Menopause, unfortunately, is a topic we don’t often talk about. It’s often left in the dark, leaving a lot of women and their partners scrambling for answers. We are aware of what it does, however, common symptoms include irritability, depression, loss of bone density, insomnia, brain fog, weight gain and other health issues. When asked about why menopause is not always a topic of discussion, Lawyer and Female Health Coach and Advocate Beth Wright explains, “There appears to be a certain shame about discussing it, especially in Asia. But it’s because of this shame that women and even men are left in the dark about it.”

Normalizing Menopause

Despite it being a normal occurrence in all middle-aged women, Beth points out that the shame accompanying it comes from the loss of a big part of the female identity. “Menopause may be normal but it’s a mark of the end of a woman’s child-bearing years,” she explains. “Which is society has made a big part of their identity.”

Because of the shame, there’s a lack of awareness, education, and presence of support groups. “What a lot of women and men don’t understand is how menopause is completely natural.

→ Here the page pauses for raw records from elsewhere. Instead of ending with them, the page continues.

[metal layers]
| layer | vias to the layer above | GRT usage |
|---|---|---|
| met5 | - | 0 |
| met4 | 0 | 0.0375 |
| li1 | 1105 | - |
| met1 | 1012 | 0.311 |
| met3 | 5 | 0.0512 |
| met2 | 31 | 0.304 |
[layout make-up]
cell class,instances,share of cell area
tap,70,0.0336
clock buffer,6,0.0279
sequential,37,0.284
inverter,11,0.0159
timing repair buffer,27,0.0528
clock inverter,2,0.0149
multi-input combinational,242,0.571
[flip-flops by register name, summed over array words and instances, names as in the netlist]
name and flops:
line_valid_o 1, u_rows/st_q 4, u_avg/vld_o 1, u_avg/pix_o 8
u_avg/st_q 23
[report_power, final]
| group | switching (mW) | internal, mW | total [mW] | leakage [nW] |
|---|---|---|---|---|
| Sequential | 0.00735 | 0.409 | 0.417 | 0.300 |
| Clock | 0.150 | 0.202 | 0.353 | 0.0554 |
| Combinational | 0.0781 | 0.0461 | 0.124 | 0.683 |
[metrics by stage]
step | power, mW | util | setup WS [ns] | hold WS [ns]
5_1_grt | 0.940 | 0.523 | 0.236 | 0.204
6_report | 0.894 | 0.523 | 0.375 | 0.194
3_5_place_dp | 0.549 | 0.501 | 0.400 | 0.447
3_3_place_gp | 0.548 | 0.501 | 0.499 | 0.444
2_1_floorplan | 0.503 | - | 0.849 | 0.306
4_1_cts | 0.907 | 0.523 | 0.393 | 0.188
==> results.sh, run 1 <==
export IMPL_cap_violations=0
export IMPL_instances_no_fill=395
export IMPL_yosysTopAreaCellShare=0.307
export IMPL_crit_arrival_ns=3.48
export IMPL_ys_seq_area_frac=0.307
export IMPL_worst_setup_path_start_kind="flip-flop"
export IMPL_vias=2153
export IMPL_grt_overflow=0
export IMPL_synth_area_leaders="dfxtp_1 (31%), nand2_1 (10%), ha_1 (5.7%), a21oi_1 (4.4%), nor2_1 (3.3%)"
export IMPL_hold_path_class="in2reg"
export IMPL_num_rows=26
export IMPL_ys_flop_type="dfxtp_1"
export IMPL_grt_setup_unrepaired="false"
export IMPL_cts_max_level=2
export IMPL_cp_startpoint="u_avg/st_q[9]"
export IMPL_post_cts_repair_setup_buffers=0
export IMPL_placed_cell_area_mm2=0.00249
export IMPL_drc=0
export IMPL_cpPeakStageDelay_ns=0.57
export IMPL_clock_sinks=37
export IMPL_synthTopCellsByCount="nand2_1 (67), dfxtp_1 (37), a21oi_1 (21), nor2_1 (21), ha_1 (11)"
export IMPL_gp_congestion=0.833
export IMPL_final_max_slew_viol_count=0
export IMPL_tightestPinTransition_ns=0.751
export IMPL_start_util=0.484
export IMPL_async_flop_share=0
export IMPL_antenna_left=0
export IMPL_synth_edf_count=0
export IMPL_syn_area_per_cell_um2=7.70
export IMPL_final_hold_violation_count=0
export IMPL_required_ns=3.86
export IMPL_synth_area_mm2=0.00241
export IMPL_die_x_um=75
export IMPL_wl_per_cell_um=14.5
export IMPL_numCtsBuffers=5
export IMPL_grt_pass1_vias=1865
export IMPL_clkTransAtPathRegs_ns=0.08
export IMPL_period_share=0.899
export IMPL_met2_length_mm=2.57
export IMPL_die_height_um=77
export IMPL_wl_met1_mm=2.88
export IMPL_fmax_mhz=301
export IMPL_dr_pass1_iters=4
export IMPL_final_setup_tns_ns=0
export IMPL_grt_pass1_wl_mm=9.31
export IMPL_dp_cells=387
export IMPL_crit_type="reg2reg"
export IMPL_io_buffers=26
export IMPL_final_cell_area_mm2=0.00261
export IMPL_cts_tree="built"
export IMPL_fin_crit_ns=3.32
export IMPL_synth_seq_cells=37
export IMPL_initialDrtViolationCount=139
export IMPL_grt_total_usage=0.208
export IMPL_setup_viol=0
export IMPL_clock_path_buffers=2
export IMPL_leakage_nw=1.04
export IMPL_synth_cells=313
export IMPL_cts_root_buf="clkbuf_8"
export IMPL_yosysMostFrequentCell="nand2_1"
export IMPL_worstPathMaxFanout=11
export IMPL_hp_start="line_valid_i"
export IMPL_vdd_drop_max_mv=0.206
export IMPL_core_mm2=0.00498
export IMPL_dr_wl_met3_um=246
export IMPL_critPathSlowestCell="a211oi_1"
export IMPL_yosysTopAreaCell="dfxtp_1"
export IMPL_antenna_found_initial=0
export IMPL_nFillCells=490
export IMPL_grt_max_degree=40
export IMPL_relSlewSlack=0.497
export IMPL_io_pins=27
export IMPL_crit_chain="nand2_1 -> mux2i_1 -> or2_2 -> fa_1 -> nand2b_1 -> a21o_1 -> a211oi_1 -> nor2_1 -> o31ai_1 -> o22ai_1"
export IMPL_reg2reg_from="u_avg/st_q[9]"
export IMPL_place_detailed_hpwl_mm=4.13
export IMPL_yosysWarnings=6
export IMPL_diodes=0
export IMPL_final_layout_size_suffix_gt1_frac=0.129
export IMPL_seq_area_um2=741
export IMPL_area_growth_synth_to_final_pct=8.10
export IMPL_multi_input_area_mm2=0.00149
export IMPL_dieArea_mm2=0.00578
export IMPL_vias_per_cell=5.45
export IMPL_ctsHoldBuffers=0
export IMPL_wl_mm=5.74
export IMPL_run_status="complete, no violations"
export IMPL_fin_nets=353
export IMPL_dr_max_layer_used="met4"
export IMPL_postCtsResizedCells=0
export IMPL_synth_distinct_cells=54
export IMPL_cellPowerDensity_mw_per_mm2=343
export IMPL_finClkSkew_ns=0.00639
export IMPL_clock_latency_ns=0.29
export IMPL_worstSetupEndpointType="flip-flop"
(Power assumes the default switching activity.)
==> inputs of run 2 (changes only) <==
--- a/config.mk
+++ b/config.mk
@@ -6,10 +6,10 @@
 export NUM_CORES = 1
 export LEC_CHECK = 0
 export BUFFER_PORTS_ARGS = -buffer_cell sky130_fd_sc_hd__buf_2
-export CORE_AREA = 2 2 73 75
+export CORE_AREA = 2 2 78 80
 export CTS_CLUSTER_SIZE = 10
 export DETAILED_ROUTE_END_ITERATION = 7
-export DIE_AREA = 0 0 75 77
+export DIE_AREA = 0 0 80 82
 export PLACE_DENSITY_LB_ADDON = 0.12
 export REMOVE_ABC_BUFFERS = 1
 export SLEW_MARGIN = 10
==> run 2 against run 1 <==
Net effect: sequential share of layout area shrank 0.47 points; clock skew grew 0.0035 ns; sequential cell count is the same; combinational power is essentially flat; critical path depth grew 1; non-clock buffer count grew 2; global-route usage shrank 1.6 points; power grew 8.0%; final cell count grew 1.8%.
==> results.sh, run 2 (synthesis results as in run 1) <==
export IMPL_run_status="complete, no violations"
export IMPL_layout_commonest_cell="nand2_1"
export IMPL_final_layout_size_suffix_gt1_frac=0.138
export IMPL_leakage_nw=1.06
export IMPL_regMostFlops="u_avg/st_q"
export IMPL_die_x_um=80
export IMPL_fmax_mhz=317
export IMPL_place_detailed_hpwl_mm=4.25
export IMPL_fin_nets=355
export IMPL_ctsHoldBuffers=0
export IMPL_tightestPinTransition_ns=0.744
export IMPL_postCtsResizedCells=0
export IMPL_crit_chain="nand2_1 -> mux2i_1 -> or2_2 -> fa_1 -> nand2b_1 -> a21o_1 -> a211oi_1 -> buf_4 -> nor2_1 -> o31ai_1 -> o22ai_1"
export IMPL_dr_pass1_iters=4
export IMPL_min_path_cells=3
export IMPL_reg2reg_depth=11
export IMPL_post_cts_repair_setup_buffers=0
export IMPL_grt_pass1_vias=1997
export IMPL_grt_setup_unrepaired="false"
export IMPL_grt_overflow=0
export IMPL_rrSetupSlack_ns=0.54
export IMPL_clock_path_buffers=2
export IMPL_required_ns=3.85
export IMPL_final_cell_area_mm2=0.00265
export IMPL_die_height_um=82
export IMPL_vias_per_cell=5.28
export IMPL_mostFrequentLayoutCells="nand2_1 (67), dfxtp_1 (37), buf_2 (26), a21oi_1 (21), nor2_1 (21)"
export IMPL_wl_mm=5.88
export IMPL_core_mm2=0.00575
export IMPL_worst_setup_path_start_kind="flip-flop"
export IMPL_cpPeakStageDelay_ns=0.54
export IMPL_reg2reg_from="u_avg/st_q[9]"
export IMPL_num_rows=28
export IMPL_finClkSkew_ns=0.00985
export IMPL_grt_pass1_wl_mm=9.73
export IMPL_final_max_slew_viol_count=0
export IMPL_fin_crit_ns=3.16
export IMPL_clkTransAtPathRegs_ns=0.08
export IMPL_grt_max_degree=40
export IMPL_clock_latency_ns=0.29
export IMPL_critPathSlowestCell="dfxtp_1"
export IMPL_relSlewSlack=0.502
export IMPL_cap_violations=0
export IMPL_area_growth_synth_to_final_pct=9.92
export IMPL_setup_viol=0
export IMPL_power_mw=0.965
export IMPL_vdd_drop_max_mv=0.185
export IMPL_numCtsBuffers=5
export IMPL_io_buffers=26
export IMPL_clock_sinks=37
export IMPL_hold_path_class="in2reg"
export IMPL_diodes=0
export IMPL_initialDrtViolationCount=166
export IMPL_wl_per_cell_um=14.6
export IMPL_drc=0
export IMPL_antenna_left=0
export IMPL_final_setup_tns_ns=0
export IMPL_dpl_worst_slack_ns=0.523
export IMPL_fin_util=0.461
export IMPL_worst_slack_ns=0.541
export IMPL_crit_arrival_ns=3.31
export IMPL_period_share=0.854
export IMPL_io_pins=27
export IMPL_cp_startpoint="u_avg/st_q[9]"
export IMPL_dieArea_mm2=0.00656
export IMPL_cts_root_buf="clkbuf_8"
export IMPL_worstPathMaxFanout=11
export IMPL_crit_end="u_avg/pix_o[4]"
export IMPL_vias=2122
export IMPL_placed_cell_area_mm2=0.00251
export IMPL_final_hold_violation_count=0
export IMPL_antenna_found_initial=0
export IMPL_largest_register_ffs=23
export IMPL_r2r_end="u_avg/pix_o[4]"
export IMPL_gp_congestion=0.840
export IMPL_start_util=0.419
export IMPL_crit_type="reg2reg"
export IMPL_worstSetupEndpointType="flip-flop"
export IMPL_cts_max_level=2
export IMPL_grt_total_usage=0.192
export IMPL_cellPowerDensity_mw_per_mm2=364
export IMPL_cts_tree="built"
[src/rtl/fdx_lane_decoder.sv]
module fdx_lane_decoder
  import fdx_pkg::*;
(
  input  logic    clk_i,
  input  logic    rst_ni,
  input  logic    bit_i,
  output nibble_t nib_o
);
  logic [NIB_W-1:0] sh_q;
  nibble_t          raw;

  always_ff @(posedge clk_i or negedge rst_ni) begin
    if (!rst_ni) sh_q <= '0;
    else         sh_q <= {sh_q[NIB_W-2:0], bit_i};
  end

  // At the last-bit edge sh_q holds the flag and nibble bits 1..3; bit_i is bit 4.
  assign raw   = {sh_q[NIB_W-2:0], bit_i};
  assign nib_o = undo_inversion(sh_q[NIB_W-1], raw);
endmodule

[src/rtl/fdx_demux.sv]
module fdx_demux
  import fdx_pkg::*;
#(
  parameter int unsigned LANES = 11
) (
  input  logic                        clk_i,
  input  logic                        rst_ni,
  input  logic                        load_i,
  input  logic [LANES-1:0][NIB_W-1:0] nib_i,
  output logic [2*LANES-1:0]          data_o,
  output logic                        valid_o
);
  localparam int unsigned PCW = $clog2(PHASES + 1);

  logic [LANES-1:0][NIB_W-1:0] hold_q;
  logic [LANES-1:0][NIB_W-1:0] src;
  logic [LANES-1:0][NIB_W-1:0] rest;
  logic [LANES-1:0]            lo_d;
  logic [LANES-1:0]            hi_d;
  logic [PCW-1:0]              left_q;
  logic                        emit;

  assign src  = load_i ? nib_i : hold_q;
  assign emit = load_i || (left_q != '0);

  // Every phase takes the top two bits and shifts the rest up.
  for (genvar g = 0; g < LANES; g++) begin : g_lane
    assign lo_d[g] = src[g][NIB_W-1];
    assign hi_d[g] = src[g][NIB_W-2];
    assign rest[g] = src[g] << 2;
  end

  always_ff @(posedge clk_i or negedge rst_ni) begin
    if (!rst_ni) begin
      hold_q  <= '0;
      left_q  <= '0;
      data_o  <= '0;
      valid_o <= 1'b0;
    end else begin
      valid_o <= emit;
      if (emit) begin
        data_o <= {hi_d, lo_d};
        hold_q <= rest;
        left_q <= load_i ? PCW'(PHASES - 1) : left_q - PCW'(1);
      end
    end
  end
endmodule
$ cat config.mk
export PLATFORM = sky130hd
export DESIGN_NAME = dsdr_link
export DESIGN_NICKNAME = d
export VERILOG_FILES = /design/src/rtl/dsdr_pkg.sv /design/src/rtl/dsdr_enc.sv /design/src/rtl/dsdr_mon.sv /design/src/rtl/dsdr_toggle_cnt.sv /design/src/rtl/dsdr_link.sv
export SDC_FILE = /design/constraint.sdc
export NUM_CORES = 1
export LEC_CHECK = 0
export BUFFER_PORTS_ARGS = -buffer_cell sky130_fd_sc_hd__buf_2
export CAP_MARGIN = 20
export CORE_UTILIZATION = 60
export CTS_BUF_LIST = sky130_fd_sc_hd__clkbuf_8
export DETAILED_ROUTE_END_ITERATION = 12
export PLACE_DENSITY = 0.87
export SLEW_MARGIN = 15
export SYNTH_ARGS = -nofsm -noshare
export SYNTH_HDL_FRONTEND = slang
export SYNTH_SLANG_ARGS = --single-unit
$ cat constraint.sdc
create_clock -name clk -period 4.64 [get_ports clk]
set_clock_uncertainty 0.2 [all_clocks]
set_input_delay 0.464 -clock clk [delete_from_list [all_inputs] [get_ports clk]]
set_output_delay 0.464 -clock clk [all_outputs]
set_load 0.01 [all_outputs]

There’s a decline in hormones that can affect the body in all sorts of ways, including making women more susceptible to more diseases in later life such as cardiovascular disease, diabetes, and Alzheimer’s.”

How Women and Men Can Help One Another

Ever wonder why older women seem to have more broken ankles and hips than they should? Menopause makes women more susceptible to osteopenia and osteoporosis. “Osteopenia usually occurs in women who start going through menopause. Their bones don’t absorb calcium as much as they used to,” Beth explains. “It’s here we need to support and talk to each other about how to make lifestyle changes to prevent this from happening and to educate women (and their partners) on how they can do this.”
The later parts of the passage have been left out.